▶ **Records provided**:

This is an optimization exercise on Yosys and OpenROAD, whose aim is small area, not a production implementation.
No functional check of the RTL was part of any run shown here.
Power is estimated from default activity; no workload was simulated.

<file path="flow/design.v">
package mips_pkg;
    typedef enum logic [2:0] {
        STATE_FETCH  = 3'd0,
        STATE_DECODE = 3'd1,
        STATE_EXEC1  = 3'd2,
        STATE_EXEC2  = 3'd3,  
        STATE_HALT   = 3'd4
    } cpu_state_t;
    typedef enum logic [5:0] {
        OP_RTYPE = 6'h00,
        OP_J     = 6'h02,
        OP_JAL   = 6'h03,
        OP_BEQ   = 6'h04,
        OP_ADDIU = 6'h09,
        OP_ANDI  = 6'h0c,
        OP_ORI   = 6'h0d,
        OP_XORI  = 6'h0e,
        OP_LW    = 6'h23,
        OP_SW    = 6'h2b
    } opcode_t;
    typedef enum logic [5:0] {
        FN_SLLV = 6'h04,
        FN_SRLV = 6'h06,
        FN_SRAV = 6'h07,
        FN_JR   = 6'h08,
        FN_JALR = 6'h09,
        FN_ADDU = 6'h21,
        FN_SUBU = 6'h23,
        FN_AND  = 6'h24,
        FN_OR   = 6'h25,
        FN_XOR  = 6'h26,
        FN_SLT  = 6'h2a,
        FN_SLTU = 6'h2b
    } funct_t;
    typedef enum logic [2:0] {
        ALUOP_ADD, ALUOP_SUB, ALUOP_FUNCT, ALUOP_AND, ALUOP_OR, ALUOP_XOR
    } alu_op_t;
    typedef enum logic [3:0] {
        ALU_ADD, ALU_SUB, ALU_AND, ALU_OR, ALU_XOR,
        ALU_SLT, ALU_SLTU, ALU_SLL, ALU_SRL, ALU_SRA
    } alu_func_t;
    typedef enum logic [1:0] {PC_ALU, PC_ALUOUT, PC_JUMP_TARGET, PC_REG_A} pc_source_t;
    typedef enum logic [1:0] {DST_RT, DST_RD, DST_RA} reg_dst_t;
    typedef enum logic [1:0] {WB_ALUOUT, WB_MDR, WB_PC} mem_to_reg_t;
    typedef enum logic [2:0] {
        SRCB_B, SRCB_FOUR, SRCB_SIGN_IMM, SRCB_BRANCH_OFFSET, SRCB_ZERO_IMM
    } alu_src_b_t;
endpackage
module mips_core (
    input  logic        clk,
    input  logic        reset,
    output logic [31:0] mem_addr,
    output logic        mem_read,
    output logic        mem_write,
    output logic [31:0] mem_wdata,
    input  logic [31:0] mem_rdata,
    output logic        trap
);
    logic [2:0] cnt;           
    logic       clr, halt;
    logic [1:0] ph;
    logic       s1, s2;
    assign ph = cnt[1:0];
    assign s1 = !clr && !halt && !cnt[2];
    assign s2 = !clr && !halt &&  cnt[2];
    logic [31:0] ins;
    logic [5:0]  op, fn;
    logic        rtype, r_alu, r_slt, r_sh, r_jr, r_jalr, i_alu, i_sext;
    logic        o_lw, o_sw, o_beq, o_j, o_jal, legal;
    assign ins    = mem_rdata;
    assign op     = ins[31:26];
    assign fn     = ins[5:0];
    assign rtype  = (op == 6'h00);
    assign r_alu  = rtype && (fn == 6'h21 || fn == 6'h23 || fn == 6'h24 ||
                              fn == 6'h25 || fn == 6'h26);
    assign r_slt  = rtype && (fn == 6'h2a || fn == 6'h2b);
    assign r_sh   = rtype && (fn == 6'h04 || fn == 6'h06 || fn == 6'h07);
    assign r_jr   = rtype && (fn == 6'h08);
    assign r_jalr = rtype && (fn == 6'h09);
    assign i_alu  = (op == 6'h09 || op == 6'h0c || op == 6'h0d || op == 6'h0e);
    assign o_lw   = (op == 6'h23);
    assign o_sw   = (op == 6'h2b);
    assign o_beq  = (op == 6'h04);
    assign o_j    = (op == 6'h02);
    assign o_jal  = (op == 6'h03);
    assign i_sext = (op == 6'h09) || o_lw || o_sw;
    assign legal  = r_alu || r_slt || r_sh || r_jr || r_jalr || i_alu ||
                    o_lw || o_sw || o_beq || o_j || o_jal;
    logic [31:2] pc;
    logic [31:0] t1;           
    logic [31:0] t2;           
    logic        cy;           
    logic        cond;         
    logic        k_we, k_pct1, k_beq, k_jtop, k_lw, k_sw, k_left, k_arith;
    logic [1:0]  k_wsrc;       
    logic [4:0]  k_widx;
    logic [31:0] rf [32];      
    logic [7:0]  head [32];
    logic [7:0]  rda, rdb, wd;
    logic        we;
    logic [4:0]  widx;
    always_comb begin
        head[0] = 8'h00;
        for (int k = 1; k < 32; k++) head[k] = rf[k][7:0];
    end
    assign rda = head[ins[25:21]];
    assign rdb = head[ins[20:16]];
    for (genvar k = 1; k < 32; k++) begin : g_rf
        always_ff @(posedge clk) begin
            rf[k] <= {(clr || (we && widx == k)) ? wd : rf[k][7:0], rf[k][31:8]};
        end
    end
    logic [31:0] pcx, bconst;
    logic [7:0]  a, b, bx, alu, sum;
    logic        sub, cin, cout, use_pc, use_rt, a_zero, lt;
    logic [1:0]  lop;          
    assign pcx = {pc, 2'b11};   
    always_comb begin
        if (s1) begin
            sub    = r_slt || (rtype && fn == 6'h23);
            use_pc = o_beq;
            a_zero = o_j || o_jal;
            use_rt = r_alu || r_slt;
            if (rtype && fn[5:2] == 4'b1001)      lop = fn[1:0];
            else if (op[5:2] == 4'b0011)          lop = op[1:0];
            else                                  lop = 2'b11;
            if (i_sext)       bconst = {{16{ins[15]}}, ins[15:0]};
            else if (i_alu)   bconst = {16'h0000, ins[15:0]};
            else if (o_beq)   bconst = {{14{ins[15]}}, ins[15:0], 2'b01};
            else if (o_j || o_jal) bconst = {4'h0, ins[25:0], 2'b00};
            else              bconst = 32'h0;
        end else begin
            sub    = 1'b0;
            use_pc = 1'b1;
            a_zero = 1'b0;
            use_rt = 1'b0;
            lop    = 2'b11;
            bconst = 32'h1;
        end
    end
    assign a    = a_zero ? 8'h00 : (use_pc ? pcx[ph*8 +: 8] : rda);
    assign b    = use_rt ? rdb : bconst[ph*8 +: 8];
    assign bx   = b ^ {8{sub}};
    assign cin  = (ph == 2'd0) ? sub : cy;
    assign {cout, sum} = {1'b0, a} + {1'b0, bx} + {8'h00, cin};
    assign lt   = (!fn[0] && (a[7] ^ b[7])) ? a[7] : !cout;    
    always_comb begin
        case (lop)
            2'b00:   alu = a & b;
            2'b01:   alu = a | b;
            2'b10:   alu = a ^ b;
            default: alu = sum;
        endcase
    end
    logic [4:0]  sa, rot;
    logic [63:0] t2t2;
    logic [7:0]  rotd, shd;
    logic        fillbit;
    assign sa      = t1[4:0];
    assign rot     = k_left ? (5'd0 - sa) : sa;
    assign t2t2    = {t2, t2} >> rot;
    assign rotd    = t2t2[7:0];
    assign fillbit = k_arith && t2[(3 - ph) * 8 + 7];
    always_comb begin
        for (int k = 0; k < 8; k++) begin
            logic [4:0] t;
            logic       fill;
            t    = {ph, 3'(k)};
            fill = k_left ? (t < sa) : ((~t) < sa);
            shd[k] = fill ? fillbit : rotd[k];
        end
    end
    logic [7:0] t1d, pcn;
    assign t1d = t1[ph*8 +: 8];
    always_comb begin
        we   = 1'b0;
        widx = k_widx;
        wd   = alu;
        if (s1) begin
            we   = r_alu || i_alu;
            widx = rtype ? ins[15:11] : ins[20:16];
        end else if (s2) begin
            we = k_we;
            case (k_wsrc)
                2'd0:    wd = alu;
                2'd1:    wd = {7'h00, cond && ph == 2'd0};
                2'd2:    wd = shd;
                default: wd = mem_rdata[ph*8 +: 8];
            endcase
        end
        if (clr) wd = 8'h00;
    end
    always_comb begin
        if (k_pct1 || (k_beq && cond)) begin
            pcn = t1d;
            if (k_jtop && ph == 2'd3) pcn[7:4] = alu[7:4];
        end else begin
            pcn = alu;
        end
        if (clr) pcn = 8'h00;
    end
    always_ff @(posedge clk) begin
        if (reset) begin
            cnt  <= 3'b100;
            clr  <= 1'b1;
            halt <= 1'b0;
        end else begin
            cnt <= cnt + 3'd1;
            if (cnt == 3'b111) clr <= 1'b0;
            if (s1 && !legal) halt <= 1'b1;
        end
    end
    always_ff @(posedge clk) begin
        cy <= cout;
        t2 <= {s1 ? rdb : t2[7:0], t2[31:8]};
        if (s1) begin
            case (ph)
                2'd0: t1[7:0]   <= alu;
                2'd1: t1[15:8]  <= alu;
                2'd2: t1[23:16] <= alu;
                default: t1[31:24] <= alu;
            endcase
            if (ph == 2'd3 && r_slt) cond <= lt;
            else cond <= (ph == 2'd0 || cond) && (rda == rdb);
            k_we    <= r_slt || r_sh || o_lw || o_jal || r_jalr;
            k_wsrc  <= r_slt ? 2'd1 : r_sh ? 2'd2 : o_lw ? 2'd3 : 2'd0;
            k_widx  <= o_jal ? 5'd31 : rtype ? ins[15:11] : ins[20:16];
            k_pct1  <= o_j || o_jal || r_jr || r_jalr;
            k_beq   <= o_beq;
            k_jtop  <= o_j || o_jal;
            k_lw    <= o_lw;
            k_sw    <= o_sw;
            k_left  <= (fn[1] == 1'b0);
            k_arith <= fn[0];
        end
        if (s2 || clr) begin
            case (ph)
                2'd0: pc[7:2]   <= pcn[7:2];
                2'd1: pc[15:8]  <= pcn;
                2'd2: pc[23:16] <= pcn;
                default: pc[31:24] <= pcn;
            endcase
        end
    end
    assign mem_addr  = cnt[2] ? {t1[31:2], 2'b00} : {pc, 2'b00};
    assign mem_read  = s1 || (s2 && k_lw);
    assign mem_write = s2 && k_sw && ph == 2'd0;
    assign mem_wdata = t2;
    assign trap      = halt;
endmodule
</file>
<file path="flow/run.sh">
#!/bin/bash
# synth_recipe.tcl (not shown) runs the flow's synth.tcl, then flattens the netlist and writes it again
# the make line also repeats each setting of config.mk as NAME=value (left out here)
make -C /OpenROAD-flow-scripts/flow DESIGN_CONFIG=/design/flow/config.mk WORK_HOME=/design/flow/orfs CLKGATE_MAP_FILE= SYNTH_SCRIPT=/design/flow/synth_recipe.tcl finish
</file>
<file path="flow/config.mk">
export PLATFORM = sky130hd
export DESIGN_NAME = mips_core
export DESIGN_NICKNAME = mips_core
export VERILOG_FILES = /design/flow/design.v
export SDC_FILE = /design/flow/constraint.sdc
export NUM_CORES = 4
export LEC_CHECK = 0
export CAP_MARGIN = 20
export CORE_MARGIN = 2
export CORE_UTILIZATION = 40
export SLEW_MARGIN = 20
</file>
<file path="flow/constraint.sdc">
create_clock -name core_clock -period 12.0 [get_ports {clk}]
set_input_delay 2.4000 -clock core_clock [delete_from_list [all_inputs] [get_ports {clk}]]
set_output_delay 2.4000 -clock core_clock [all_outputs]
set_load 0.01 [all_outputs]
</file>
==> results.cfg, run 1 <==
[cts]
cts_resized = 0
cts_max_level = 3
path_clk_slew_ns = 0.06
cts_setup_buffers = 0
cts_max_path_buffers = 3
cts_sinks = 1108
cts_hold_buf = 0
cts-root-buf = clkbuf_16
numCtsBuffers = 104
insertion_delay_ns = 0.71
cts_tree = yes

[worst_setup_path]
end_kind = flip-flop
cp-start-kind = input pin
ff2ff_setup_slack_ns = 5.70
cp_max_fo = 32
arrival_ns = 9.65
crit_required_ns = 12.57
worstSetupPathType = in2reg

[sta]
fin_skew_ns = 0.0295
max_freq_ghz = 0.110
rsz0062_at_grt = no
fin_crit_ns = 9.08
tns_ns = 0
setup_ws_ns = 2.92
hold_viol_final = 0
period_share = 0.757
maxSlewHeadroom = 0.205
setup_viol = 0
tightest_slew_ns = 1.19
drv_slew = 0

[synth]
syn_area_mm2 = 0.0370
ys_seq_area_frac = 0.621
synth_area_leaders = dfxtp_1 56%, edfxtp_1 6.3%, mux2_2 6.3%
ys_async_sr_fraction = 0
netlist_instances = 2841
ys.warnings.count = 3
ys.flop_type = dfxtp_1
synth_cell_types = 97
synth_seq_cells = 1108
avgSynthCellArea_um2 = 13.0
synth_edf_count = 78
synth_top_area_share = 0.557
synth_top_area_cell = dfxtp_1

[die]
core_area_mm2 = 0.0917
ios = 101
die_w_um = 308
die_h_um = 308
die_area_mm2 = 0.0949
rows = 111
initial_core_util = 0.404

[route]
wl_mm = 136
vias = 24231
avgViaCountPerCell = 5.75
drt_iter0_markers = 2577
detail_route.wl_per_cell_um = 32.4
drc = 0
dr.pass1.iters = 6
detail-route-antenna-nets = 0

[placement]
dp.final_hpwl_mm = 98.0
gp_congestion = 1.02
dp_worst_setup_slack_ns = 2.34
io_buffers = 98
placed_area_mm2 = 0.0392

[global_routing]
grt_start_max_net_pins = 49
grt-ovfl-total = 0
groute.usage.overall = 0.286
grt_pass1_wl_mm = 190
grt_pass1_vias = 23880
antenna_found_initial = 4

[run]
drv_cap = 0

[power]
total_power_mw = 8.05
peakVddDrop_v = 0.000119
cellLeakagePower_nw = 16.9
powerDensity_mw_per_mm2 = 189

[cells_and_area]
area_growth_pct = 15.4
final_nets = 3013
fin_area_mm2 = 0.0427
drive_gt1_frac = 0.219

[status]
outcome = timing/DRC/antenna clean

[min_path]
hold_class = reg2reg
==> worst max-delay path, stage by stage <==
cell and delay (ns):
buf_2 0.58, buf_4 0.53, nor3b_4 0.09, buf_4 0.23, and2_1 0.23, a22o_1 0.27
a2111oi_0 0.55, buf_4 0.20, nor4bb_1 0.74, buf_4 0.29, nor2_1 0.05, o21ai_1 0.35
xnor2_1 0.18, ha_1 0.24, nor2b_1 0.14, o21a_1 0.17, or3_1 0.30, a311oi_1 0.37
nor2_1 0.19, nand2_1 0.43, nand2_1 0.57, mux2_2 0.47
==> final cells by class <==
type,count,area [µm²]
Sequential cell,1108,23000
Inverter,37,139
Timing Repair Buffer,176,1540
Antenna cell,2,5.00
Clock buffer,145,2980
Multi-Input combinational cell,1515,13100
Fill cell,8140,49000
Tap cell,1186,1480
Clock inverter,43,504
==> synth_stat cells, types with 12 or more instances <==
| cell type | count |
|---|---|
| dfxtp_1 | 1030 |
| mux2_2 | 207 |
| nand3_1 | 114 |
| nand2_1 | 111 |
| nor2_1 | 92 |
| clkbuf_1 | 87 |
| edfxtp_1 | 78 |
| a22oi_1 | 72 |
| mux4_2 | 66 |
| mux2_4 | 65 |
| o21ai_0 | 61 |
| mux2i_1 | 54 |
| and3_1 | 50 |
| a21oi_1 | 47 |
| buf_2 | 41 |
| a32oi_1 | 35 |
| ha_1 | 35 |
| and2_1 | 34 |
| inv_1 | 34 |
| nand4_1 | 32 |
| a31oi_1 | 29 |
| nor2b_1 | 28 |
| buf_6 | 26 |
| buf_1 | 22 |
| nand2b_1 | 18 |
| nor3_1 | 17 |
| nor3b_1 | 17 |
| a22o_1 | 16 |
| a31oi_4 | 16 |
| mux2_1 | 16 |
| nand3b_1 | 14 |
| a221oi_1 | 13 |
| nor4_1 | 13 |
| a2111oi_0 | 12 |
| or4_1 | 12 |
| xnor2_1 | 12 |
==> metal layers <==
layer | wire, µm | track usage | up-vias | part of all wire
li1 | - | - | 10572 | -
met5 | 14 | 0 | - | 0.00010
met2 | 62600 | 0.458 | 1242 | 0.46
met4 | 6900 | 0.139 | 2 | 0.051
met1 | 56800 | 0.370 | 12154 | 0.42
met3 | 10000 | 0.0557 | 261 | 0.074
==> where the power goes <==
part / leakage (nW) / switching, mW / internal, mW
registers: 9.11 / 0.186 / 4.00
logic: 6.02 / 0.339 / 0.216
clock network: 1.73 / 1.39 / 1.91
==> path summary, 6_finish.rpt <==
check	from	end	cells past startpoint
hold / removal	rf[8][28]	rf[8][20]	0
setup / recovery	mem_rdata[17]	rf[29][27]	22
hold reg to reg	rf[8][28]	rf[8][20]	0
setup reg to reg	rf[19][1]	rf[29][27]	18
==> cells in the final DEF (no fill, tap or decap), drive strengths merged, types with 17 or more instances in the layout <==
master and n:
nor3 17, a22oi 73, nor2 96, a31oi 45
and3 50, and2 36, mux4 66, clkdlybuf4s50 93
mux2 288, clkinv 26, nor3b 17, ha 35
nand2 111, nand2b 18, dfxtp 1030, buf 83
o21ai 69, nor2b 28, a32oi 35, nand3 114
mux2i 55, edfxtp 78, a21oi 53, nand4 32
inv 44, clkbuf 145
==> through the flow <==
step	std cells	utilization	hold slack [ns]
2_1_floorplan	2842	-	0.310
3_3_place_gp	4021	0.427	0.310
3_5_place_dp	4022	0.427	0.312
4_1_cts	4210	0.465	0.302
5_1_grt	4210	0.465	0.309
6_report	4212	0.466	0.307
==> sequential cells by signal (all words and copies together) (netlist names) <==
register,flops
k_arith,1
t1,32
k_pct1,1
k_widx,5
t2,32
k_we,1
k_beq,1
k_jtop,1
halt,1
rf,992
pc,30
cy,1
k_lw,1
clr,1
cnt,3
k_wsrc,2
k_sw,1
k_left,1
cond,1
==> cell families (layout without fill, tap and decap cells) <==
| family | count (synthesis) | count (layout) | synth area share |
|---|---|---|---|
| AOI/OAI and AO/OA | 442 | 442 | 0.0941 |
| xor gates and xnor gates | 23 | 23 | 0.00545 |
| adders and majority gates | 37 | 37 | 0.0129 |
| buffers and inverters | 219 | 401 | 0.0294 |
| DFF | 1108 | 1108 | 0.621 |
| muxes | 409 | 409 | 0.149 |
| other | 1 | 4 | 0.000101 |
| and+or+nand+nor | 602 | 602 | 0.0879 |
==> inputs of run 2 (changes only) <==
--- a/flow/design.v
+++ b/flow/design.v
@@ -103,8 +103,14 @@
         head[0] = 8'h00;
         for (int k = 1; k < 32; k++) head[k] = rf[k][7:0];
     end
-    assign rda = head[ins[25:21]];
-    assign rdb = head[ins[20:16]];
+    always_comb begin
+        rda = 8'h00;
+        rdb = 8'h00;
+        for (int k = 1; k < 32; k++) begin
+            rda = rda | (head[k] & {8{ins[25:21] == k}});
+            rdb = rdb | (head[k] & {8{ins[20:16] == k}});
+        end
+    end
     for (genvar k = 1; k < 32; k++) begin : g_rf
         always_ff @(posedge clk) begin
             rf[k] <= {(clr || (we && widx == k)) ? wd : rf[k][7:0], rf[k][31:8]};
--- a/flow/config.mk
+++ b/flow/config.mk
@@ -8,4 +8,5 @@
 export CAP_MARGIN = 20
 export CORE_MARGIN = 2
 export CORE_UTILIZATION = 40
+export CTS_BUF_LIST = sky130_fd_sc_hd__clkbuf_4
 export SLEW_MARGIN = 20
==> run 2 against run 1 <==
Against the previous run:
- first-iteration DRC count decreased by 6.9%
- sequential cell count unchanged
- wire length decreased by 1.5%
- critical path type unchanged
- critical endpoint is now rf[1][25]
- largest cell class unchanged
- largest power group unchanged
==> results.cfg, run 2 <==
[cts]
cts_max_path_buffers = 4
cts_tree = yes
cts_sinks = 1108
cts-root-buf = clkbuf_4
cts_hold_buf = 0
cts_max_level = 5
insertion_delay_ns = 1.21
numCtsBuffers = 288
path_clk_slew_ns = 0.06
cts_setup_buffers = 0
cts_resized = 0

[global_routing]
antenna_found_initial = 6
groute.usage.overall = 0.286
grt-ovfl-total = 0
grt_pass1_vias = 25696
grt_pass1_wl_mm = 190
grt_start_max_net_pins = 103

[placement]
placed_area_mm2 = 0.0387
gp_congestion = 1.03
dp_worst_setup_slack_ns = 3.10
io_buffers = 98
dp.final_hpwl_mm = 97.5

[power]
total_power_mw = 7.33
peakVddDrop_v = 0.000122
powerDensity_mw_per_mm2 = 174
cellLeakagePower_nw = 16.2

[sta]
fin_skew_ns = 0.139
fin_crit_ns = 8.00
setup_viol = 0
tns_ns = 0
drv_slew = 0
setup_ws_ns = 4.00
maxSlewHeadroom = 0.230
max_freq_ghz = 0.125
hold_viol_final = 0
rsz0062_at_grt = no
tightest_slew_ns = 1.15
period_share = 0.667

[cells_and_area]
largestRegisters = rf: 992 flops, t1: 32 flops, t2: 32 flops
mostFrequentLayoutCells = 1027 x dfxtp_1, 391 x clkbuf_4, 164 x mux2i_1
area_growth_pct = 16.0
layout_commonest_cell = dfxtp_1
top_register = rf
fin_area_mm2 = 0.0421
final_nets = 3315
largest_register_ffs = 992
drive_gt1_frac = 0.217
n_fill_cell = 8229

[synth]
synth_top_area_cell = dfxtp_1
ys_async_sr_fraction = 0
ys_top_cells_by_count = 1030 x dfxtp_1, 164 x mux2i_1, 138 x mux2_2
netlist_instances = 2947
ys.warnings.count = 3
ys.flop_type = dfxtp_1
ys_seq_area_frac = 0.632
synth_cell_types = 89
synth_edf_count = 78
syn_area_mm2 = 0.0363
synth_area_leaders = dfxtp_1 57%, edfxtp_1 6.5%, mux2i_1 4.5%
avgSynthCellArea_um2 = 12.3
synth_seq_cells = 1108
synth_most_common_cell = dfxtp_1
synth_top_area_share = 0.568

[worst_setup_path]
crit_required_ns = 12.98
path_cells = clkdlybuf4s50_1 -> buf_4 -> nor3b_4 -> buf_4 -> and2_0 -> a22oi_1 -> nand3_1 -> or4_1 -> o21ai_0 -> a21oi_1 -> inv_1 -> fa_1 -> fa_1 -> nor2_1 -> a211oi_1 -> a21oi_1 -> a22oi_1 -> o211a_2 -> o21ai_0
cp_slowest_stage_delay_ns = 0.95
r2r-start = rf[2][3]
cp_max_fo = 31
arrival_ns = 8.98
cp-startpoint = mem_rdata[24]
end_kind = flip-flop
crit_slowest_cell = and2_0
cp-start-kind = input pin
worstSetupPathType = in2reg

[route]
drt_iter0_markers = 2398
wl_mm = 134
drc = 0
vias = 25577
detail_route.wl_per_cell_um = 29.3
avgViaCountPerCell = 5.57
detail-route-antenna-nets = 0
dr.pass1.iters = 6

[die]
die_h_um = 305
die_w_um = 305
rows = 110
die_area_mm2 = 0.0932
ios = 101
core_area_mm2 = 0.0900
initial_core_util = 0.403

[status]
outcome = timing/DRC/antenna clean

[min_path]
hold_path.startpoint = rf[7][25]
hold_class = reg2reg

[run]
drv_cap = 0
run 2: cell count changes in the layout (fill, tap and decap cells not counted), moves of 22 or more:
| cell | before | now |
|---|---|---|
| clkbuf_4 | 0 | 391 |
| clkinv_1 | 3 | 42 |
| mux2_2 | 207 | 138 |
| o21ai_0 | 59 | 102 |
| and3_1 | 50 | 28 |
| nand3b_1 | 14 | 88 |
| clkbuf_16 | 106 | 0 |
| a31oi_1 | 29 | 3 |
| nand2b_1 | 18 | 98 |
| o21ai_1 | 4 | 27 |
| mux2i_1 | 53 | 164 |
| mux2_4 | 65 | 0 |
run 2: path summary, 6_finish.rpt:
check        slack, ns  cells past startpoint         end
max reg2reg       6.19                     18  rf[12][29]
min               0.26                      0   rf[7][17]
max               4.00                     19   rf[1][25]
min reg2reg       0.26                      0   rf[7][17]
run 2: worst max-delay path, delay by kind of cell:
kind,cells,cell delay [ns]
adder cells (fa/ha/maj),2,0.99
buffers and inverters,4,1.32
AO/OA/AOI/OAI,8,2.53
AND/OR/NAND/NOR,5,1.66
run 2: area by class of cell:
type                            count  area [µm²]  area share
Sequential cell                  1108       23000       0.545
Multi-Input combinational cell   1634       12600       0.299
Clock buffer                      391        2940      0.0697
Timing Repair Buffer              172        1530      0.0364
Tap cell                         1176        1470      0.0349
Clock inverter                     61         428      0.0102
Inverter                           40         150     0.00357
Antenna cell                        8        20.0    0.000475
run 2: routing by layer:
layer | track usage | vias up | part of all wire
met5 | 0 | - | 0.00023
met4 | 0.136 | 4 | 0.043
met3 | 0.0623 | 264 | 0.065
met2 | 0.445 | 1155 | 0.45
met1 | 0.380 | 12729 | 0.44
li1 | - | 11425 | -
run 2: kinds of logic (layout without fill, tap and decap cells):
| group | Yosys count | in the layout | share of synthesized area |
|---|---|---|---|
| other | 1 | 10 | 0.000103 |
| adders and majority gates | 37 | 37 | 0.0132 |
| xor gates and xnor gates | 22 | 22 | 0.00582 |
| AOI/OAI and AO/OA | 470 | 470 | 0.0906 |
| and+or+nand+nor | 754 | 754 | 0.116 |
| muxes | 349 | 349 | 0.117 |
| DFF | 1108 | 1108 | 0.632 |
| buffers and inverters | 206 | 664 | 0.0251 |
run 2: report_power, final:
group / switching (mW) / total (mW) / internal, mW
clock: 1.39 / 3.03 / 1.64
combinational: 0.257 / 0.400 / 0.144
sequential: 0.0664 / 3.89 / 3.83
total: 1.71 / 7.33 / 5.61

▶ **Instructions for the task**:
Some lines above contain the word "switching". Copy each of them.

▶ **Your response**:
part / leakage (nW) / switching, mW / internal, mW
group / switching (mW) / total (mW) / internal, mW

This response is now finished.